- _Task objective_:
Reproduce all entries precisely, down to the last character.
*****
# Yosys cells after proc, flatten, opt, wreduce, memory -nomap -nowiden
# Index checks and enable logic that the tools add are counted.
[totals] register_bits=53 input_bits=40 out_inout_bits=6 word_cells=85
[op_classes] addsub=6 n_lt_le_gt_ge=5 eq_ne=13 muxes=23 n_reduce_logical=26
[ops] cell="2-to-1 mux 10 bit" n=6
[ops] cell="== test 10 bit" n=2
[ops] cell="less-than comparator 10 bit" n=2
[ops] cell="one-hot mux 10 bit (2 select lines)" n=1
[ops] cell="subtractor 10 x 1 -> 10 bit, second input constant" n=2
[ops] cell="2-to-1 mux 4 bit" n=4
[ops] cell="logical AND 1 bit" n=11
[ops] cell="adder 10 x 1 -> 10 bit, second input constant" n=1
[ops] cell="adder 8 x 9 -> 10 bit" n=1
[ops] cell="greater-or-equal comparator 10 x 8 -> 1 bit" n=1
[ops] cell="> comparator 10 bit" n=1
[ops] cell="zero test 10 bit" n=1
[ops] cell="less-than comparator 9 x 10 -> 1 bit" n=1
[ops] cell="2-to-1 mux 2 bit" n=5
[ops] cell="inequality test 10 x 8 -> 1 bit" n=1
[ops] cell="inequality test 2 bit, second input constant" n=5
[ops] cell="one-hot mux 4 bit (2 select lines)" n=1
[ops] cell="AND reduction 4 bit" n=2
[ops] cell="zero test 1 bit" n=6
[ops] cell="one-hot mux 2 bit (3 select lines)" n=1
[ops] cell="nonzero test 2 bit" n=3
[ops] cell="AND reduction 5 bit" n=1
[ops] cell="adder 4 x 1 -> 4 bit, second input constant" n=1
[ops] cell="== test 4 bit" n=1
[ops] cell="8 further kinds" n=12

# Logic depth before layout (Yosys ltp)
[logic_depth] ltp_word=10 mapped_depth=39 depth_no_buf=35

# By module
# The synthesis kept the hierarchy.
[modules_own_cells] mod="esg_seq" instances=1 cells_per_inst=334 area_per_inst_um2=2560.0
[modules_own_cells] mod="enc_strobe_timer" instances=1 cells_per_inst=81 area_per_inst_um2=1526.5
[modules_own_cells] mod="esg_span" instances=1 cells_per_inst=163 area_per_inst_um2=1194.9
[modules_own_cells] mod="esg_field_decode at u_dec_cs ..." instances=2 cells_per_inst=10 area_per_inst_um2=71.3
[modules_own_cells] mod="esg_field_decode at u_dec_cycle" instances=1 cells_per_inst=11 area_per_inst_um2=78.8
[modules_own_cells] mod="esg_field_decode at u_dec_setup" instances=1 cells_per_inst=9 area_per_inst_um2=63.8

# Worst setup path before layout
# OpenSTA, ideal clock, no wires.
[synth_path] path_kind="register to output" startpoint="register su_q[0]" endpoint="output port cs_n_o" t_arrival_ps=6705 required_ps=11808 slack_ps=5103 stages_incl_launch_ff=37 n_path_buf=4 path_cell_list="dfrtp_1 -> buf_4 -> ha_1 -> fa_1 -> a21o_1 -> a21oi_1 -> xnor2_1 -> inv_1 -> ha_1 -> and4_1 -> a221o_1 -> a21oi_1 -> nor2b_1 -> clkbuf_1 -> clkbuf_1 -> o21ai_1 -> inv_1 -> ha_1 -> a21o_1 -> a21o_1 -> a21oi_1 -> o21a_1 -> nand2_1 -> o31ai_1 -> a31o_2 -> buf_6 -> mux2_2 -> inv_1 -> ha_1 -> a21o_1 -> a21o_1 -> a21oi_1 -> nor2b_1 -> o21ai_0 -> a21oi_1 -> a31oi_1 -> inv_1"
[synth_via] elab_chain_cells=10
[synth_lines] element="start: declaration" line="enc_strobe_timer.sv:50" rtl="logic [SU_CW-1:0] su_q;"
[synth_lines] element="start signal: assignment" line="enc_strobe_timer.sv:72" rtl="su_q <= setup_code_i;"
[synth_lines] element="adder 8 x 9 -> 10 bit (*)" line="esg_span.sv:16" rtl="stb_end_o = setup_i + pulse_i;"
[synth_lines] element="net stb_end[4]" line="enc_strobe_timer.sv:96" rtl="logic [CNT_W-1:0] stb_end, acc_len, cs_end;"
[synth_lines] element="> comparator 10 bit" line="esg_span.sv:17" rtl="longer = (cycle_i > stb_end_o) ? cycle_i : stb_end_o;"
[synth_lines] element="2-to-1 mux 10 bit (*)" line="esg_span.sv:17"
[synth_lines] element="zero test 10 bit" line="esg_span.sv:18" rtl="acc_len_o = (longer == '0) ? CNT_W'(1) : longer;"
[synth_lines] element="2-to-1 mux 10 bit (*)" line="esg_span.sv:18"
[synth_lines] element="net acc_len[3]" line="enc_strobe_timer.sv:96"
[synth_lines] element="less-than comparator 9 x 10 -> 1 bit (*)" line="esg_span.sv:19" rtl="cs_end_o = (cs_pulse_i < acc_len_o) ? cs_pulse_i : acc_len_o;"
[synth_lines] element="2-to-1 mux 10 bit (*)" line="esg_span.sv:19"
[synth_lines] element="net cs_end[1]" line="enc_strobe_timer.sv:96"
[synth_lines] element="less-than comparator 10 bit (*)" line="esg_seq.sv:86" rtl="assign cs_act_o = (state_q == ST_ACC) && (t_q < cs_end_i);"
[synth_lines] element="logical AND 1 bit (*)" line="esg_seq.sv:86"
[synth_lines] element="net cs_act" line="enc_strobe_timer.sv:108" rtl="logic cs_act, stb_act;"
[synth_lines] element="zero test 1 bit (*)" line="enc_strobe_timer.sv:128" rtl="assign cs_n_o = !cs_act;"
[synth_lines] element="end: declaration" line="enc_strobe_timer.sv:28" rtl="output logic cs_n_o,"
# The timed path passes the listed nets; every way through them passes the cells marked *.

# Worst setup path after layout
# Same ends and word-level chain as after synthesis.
*****
- _Written solution_:
# Yosys cells after proc, flatten, opt, wreduce, memory -nomap -nowiden
# Index checks and enable logic that the tools add are counted.
[totals] register_bits=53 input_bits=40 out_inout_bits=6 word_cells=85
[op_classes] addsub=6 n_lt_le_gt_ge=5 eq_ne=13 muxes=23 n_reduce_logical=26
[ops] cell="2-to-1 mux 10 bit" n=6
[ops] cell="== test 10 bit" n=2
[ops] cell="less-than comparator 10 bit" n=2
[ops] cell="one-hot mux 10 bit (2 select lines)" n=1
[ops] cell="subtractor 10 x 1 -> 10 bit, second input constant" n=2
[ops] cell="2-to-1 mux 4 bit" n=4
[ops] cell="logical AND 1 bit" n=11
[ops] cell="adder 10 x 1 -> 10 bit, second input constant" n=1
[ops] cell="adder 8 x 9 -> 10 bit" n=1
[ops] cell="greater-or-equal comparator 10 x 8 -> 1 bit" n=1
[ops] cell="> comparator 10 bit" n=1
[ops] cell="zero test 10 bit" n=1
[ops] cell="less-than comparator 9 x 10 -> 1 bit" n=1
[ops] cell="2-to-1 mux 2 bit" n=5
[ops] cell="inequality test 10 x 8 -> 1 bit" n=1
[ops] cell="inequality test 2 bit, second input constant" n=5
[ops] cell="one-hot mux 4 bit (2 select lines)" n=1
[ops] cell="AND reduction 4 bit" n=2
[ops] cell="zero test 1 bit" n=6
[ops] cell="one-hot mux 2 bit (3 select lines)" n=1
[ops] cell="nonzero test 2 bit" n=3
[ops] cell="AND reduction 5 bit" n=1
[ops] cell="adder 4 x 1 -> 4 bit, second input constant" n=1
[ops] cell="== test 4 bit" n=1
[ops] cell="8 further kinds" n=12

# Logic depth before layout (Yosys ltp)
[logic_depth] ltp_word=10 mapped_depth=39 depth_no_buf=35

# By module
# The synthesis kept the hierarchy.
[modules_own_cells] mod="esg_seq" instances=1 cells_per_inst=334 area_per_inst_um2=2560.0
[modules_own_cells] mod="enc_strobe_timer" instances=1 cells_per_inst=81 area_per_inst_um2=1526.5
[modules_own_cells] mod="esg_span" instances=1 cells_per_inst=163 area_per_inst_um2=1194.9
[modules_own_cells] mod="esg_field_decode at u_dec_cs ..." instances=2 cells_per_inst=10 area_per_inst_um2=71.3
[modules_own_cells] mod="esg_field_decode at u_dec_cycle" instances=1 cells_per_inst=11 area_per_inst_um2=78.8
[modules_own_cells] mod="esg_field_decode at u_dec_setup" instances=1 cells_per_inst=9 area_per_inst_um2=63.8

# Worst setup path before layout
# OpenSTA, ideal clock, no wires.
[synth_path] path_kind="register to output" startpoint="register su_q[0]" endpoint="output port cs_n_o" t_arrival_ps=6705 required_ps=11808 slack_ps=5103 stages_incl_launch_ff=37 n_path_buf=4 path_cell_list="dfrtp_1 -> buf_4 -> ha_1 -> fa_1 -> a21o_1 -> a21oi_1 -> xnor2_1 -> inv_1 -> ha_1 -> and4_1 -> a221o_1 -> a21oi_1 -> nor2b_1 -> clkbuf_1 -> clkbuf_1 -> o21ai_1 -> inv_1 -> ha_1 -> a21o_1 -> a21o_1 -> a21oi_1 -> o21a_1 -> nand2_1 -> o31ai_1 -> a31o_2 -> buf_6 -> mux2_2 -> inv_1 -> ha_1 -> a21o_1 -> a21o_1 -> a21oi_1 -> nor2b_1 -> o21ai_0 -> a21oi_1 -> a31oi_1 -> inv_1"
[synth_via] elab_chain_cells=10
[synth_lines] element="start: declaration" line="enc_strobe_timer.sv:50" rtl="logic [SU_CW-1:0] su_q;"
[synth_lines] element="start signal: assignment" line="enc_strobe_timer.sv:72" rtl="su_q <= setup_code_i;"
[synth_lines] element="adder 8 x 9 -> 10 bit (*)" line="esg_span.sv:16" rtl="stb_end_o = setup_i + pulse_i;"
[synth_lines] element="net stb_end[4]" line="enc_strobe_timer.sv:96" rtl="logic [CNT_W-1:0] stb_end, acc_len, cs_end;"
[synth_lines] element="> comparator 10 bit" line="esg_span.sv:17" rtl="longer = (cycle_i > stb_end_o) ? cycle_i : stb_end_o;"
[synth_lines] element="2-to-1 mux 10 bit (*)" line="esg_span.sv:17"
[synth_lines] element="zero test 10 bit" line="esg_span.sv:18" rtl="acc_len_o = (longer == '0) ? CNT_W'(1) : longer;"
[synth_lines] element="2-to-1 mux 10 bit (*)" line="esg_span.sv:18"
[synth_lines] element="net acc_len[3]" line="enc_strobe_timer.sv:96"
[synth_lines] element="less-than comparator 9 x 10 -> 1 bit (*)" line="esg_span.sv:19" rtl="cs_end_o = (cs_pulse_i < acc_len_o) ? cs_pulse_i : acc_len_o;"
[synth_lines] element="2-to-1 mux 10 bit (*)" line="esg_span.sv:19"
[synth_lines] element="net cs_end[1]" line="enc_strobe_timer.sv:96"
[synth_lines] element="less-than comparator 10 bit (*)" line="esg_seq.sv:86" rtl="assign cs_act_o = (state_q == ST_ACC) && (t_q < cs_end_i);"
[synth_lines] element="logical AND 1 bit (*)" line="esg_seq.sv:86"
[synth_lines] element="net cs_act" line="enc_strobe_timer.sv:108" rtl="logic cs_act, stb_act;"
[synth_lines] element="zero test 1 bit (*)" line="enc_strobe_timer.sv:128" rtl="assign cs_n_o = !cs_act;"
[synth_lines] element="end: declaration" line="enc_strobe_timer.sv:28" rtl="output logic cs_n_o,"
# The timed path passes the listed nets; every way through them passes the cells marked *.

# Worst setup path after layout
# Same ends and word-level chain as after synthesis.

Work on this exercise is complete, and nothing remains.